- [EXERCISE INPUT]
+++
What follows belongs to an exercise in optimizing a design on an open flow for small area and a short achievable clock period; a production flow would make more cautious choices.
Function was checked by simulation only, so behaviour that the tests miss may differ from the original.
No activity file was given, so power comes from the tool's default toggle rates.

==> trial 25: inputs <==
Design QE_M, start of the top module:
module QE_M (clk, reset, in_a, in_b, in_c, in_x, mode, valid_in, last_input, valid_out, result);
input wire clk, reset, mode;
input wire [7:0] in_a;
input wire [7:0] in_b;
input wire [7:0] in_c;
input wire [7:0] in_x;
input wire valid_in, last_input;
output reg valid_out;
output wire [15:0] result;
reg T1a14, T1a13, T1b13, T1c13, T1a12, T1b12, T1c12, T1a11, T1b11, T1c11, T1a10, T1b10, T1c10, T1a9, T1b9, T1c9, T1a8, T1b8, T1c8, T1a7, T1b7, T1c7, T1a6, T1b6, T1c6, T1a5, T1b5, T1c5, T1a4, T1b4, T1c4, T1a3, T1b3, T1c3, T1a2, T1b2, T1c2, T1a1, T1b1, T1c1, T1a0, T1b0;
reg [7:0]  X1, C1;
reg        m1, f1;
reg [15:0] R;
reg [3:0]  bo, bt, bn;   
reg [3:0]  bnn;          
reg        x7;
reg [7:0]  C2;
reg        nkeep2;       
reg S3a15, S3b15, S3a14, S3b14, S3a13, S3b13, S3a12, S3b12, S3a11, S3b11, S3a10, S3b10, S3a9, S3b9, S3a8, S3b8, S3a7, S3b7, S3a6, S3b6, S3a5, S3b5, S3a4, S3b4, S3a3, S3b3, S3a2, S3b2, S3a1, S3b1, S3a0, S3b0;
reg [15:0] Y;
reg        q1, q2, q3;   
reg        lastd;        
wire [15:0] S3a = {S3a15, S3a14, S3a13, S3a12, S3a11, S3a10, S3a9, S3a8, S3a7, S3a6, S3a5, S3a4, S3a3, S3a2, S3a1, S3a0};
  ...
export LEC_CHECK = 0
export CAP_MARGIN = 20
export CORE_MARGIN = 2
export CORE_UTILIZATION = 40
export CTS_BUF_LIST = sky130_fd_sc_hd__clkbuf_8
export SETUP_SLACK_MARGIN = 4
export SLEW_MARGIN = 20
export SYNTH_HIERARCHICAL = 1
create_clock -name core_clock -period 6.5 [get_ports {clk}]
standard.sh (not shown) runs the stock make flow with config.mk's settings and CLKGATE_MAP_FILE= SYNTH_SCRIPT=/design/flow/synth_recipe.tcl, a recipe that flattens the netlist after the stock synthesis.
==> flow/flow/run.sh <==
#!/bin/bash
# The standard layout, with buf_4 cells as the input port buffers and buf_2
# cells as the output port buffers (the outputs are buffered by a hook that
# runs just before the flow buffers the inputs).
export PRE_GLOBAL_PLACE_TCL="$PWD/flow/buffer_outputs.tcl"
bash standard.sh "BUFFER_PORTS_ARGS=-inputs -buffer_cell sky130_fd_sc_hd__buf_4" finish > standard.log 2>&1
==> flow/flow/buffer_outputs.tcl <==
# Buffer the output ports with buf_2 cells; the flow then buffers the inputs.
buffer_ports -outputs -buffer_cell sky130_fd_sc_hd__buf_2
==> inputs of build 76, as changes to trial 25 <==
==> flow/flow/run.sh (replaced) <==
#!/bin/bash
# The standard layout, with buf_2 cells as the port buffers.
bash standard.sh "BUFFER_PORTS_ARGS=-buffer_cell sky130_fd_sc_hd__buf_2" finish > standard.log 2>&1
removed: flow/flow/buffer_outputs.tcl
==> summary.txt <==
|  | trial 25 | build 76 |
|---|---|---|
| Outcome | complete, no violations | complete, no violations |
| Switching power share of the total | 43.6% | 43.8% |
| Max incr delay on CP | 0.68 ns | 0.44 ns |
| Flip-flop and latch power | 1.54 mW | 1.51 mW |
| Multi-input gate share of the layout cell area | 56.4% | 56.4% |
| CP Max Fanout | 15 | 26 |
| Non-clock buffers, area share | 2.94% | 2.81% |
| Vias per std cell | 4.99 | 5.00 |
| Iter 0 DRT Violations | 265 | 288 |
| Leakage power | 3.67 nW | 3.71 nW |
| Layout cell share with drive strength beyond 1 | 16.0% | 17.7% |
| Wire length the detailed router placed on met1 | 8440 um | 8490 um |
| Clock insertion delay at the later pin of the skew report | 0.45 ns | 0.46 ns |
| Clock network area share | 4.10% | 4.11% |
| Detail-routed net length per standard cell | 14.7 um | 14.6 um |
| Worst hold slack after final layout | 0.332 ns | 0.333 ns |
| Pre-CTS worst setup slack | 3.82 ns | 3.66 ns |
| Proportion of power drawn by combinational gates | 52.2% | 53.1% |
| Global-route wire length before repair | 29200 um | 29600 um |
| Standard cell with the maximum stage delay on the critical path | dfxtp_1 | fa_1 |
| Fraction of met1 tracks used by global routing | 22.4% | 22.7% |

==> xenon: inputs <==
==> flow/design.v <==
module FSM (clk, reset, mode, valid_in, last_in, enable_mode0, enable_mode1, valid_out, done);
input wire clk, reset;
input wire mode, valid_in, last_in;
output reg enable_mode0, enable_mode1, valid_out, done;
parameter MODE_0 = 1'b0;
parameter MODE_1 = 1'b1;
reg old_valid, last_input;
always @ (posedge clk or posedge reset) begin
	if (reset == 1'b1) begin
		enable_mode0 <= 1'b0;
		enable_mode1 <= 1'b0;
		valid_out <= 1'b0;
		last_input <= 1'b0;
		old_valid <= 1'b0;
		done <= 1'b0;
	end
	else begin
		case (mode)
		MODE_0: begin
			enable_mode0 <= 1'b1;
			enable_mode1 <= 1'b0;
			valid_out <= old_valid;
			last_input <= 1'b0;
			old_valid <= valid_in;
			done <= 0;
		end
		MODE_1: begin
			enable_mode0 <= 1'b0;
			enable_mode1 <= 1'b1;
			valid_out <= last_input;
			last_input <= last_in;
			old_valid <= valid_in;
			done <= last_in;
		end
		endcase
	end
end
endmodule
module Quadratic_Equation (clk, reset, enable,in_a, in_x, in_b, in_c, result);
input wire clk, reset, enable;
input wire [7:0]in_a;
input wire [7:0]in_x;
input wire [7:0]in_b;
input wire [7:0]in_c;
output reg [15:0]result;
reg [7:0]C;
reg [7:0]rX;
reg [15:0]R;
always @ ( posedge clk or posedge reset ) begin
    if (reset == 1) begin
        R <= 16'b0;
        C <= 8'b0;
        result <= 16'b0;
    end
    else begin
        if (enable == 1) begin
            rX <= in_x;
            C <= in_c;
            R <= (in_a * in_x) + in_b;
        end
        else begin
            rX <= 0;
            C <= 0;
            R <= 0;
        end
        result <= (R * rX) + C;
    end
end
endmodule  
module Product_Sum (clk, reset, enable, valid_in, done, in_ai, in_xi, result);
input wire clk, reset;
input wire done, enable, valid_in;
input wire [7:0]in_ai;
input wire [7:0]in_xi;
output reg [15:0]result;
reg [15:0]mult_reg;
reg [15:0]register;
wire [15:0]mult_result;
wire [15:0]result_w;
assign mult_result = in_ai*in_xi;
assign result_w = mult_reg + register;
always @ (posedge clk or posedge reset) begin
	if (reset == 1'b1) begin
		register <= 16'b0;
		mult_reg <= 16'b0;
	end
	else begin
		if (enable == 1) begin
			if (valid_in == 1) begin
				mult_reg <= mult_result;
			end
			else begin
				mult_reg <= 16'b0;
			end
			if (done == 0) begin
				register <= result_w;
			end
			else begin
				register <= 16'b0;
			end
			result <= result_w;
		end
		else begin
			register <= 16'b0;
		end
	end
end
endmodule
module QE_M (clk, reset, in_a, in_b, in_c, in_x, mode, valid_in, last_input, valid_out, result);
input wire clk, reset, mode;
input wire [7:0]in_a;
input wire [7:0]in_b;
input wire [7:0]in_c;
input wire [7:0]in_x;
input wire valid_in, last_input;
output wire valid_out;
output wire [15:0]result;
wire [15:0]result_0;
wire [15:0]result_1;
wire enable_mode0, enable_mode1, done;
assign result = (mode == 1'b0) ? result_0 : result_1;
Quadratic_Equation Quadratic_Equation (
	.clk		(clk),
	.reset 		(reset),
	.enable		(enable_mode0),
	.in_a 		(in_a),
	.in_x 		(in_x),
	.in_b 		(in_b),
	.in_c 		(in_c),
	.result		(result_0)
);
Product_Sum Product_Sum (
	.clk 		(clk),
	.reset 		(reset),
	.enable		(enable_mode1),
	.valid_in	(valid_in),
	.done		(done),
	.in_ai 		(in_a),
	.in_xi		(in_x),
	.result		(result_1)
);
FSM FSM (
	.clk			(clk),
	.reset 			(reset),
	.mode 			(mode),
	.valid_in 		(valid_in),
	.last_in		(last_input),
	.enable_mode0 	(enable_mode0),
	.enable_mode1 	(enable_mode1),
	.valid_out 		(valid_out),
	.done			(done)
);
endmodule
==> flow/run.sh <==
#!/bin/bash
# synth_recipe.tcl (not shown) runs the flow's synth.tcl, then flattens the netlist and writes it again
# the make line also repeats each setting of config.mk as NAME=value (left out here)
make -C /OpenROAD-flow-scripts/flow DESIGN_CONFIG=/design/flow/config.mk WORK_HOME=/design/flow/orfs CLKGATE_MAP_FILE= SYNTH_SCRIPT=/design/flow/synth_recipe.tcl finish
==> flow/config.mk <==
export PLATFORM = sky130hd
export DESIGN_NAME = QE_M
export DESIGN_NICKNAME = QE_M
export VERILOG_FILES = /design/flow/design.v
export SDC_FILE = /design/flow/constraint.sdc
export NUM_CORES = 4
export LEC_CHECK = 0
export CAP_MARGIN = 20
export CORE_MARGIN = 2
export CORE_UTILIZATION = 40
export SLEW_MARGIN = 20
==> flow/constraint.sdc <==
create_clock -name core_clock -period 6.5 [get_ports {clk}]
set_input_delay 1.3000 -clock core_clock [delete_from_list [all_inputs] [get_ports {clk}]]
set_output_delay 1.3000 -clock core_clock [all_outputs]
set_load 0.01 [all_outputs]
==> ember (differences from xenon) <==
==> flow/design.v, changed modules only <==
module QE_M (clk, reset, in_a, in_b, in_c, in_x, mode, valid_in, last_input, valid_out, result);
input wire clk, reset, mode;
input wire [7:0] in_a;
input wire [7:0] in_b;
input wire [7:0] in_c;
input wire [7:0] in_x;
input wire valid_in, last_input;
output reg valid_out;
output wire [15:0] result;
reg [15:0] R;
reg [7:0]  X1;
reg [7:0]  C1;
reg [15:0] Y;
reg        q1;      
reg        fresh;   
wire       clr = valid_out | fresh;
wire [15:0] Z = mode ? (clr ? 16'd0 : Y) : {8'd0, C1};
always @(posedge clk) begin
	R  <= in_a * in_x + (mode ? 8'd0 : in_b);
	X1 <= mode ? {7'd0, valid_in} : in_x;
	C1 <= in_c;
	Y  <= R * X1 + Z;
end
always @(posedge clk or posedge reset) begin
	if (reset) begin
		q1 <= 1'b0;
		valid_out <= 1'b0;
		fresh <= 1'b1;
	end else begin
		q1 <= mode ? last_input : valid_in;
		valid_out <= q1;
		fresh <= fresh & ~valid_in;
	end
end
assign result = Y;
endmodule
// module FSM removed
// module Quadratic_Equation removed
// module Product_Sum removed
ABC_AREA = 1   (was unset)
==> notes <==
Against xenon, the global-route usage of ember is lower by 0.24 points.
Against xenon, the synthesized cell count of ember is lower by about 4%.
Against xenon, the die area of ember is smaller by 26%.
Against xenon, the worst setup slack of ember is higher by 0.44 ns.
Of ember and xenon, ember has the higher clock skew (gap 0.0043 ns).
Hold slack: ember is worse than xenon (0.11 ns).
+++
- [EXERCISE OBJECTIVE]
Each line from the first line of the entries up to and including the line containing "No activity file" should be transcribed exactly, with all other lines left out.

- [TASK SOLUTION]
What follows belongs to an exercise in optimizing a design on an open flow for small area and a short achievable clock period; a production flow would make more cautious choices.
Function was checked by simulation only, so behaviour that the tests miss may differ from the original.
No activity file was given, so power comes from the tool's default toggle rates.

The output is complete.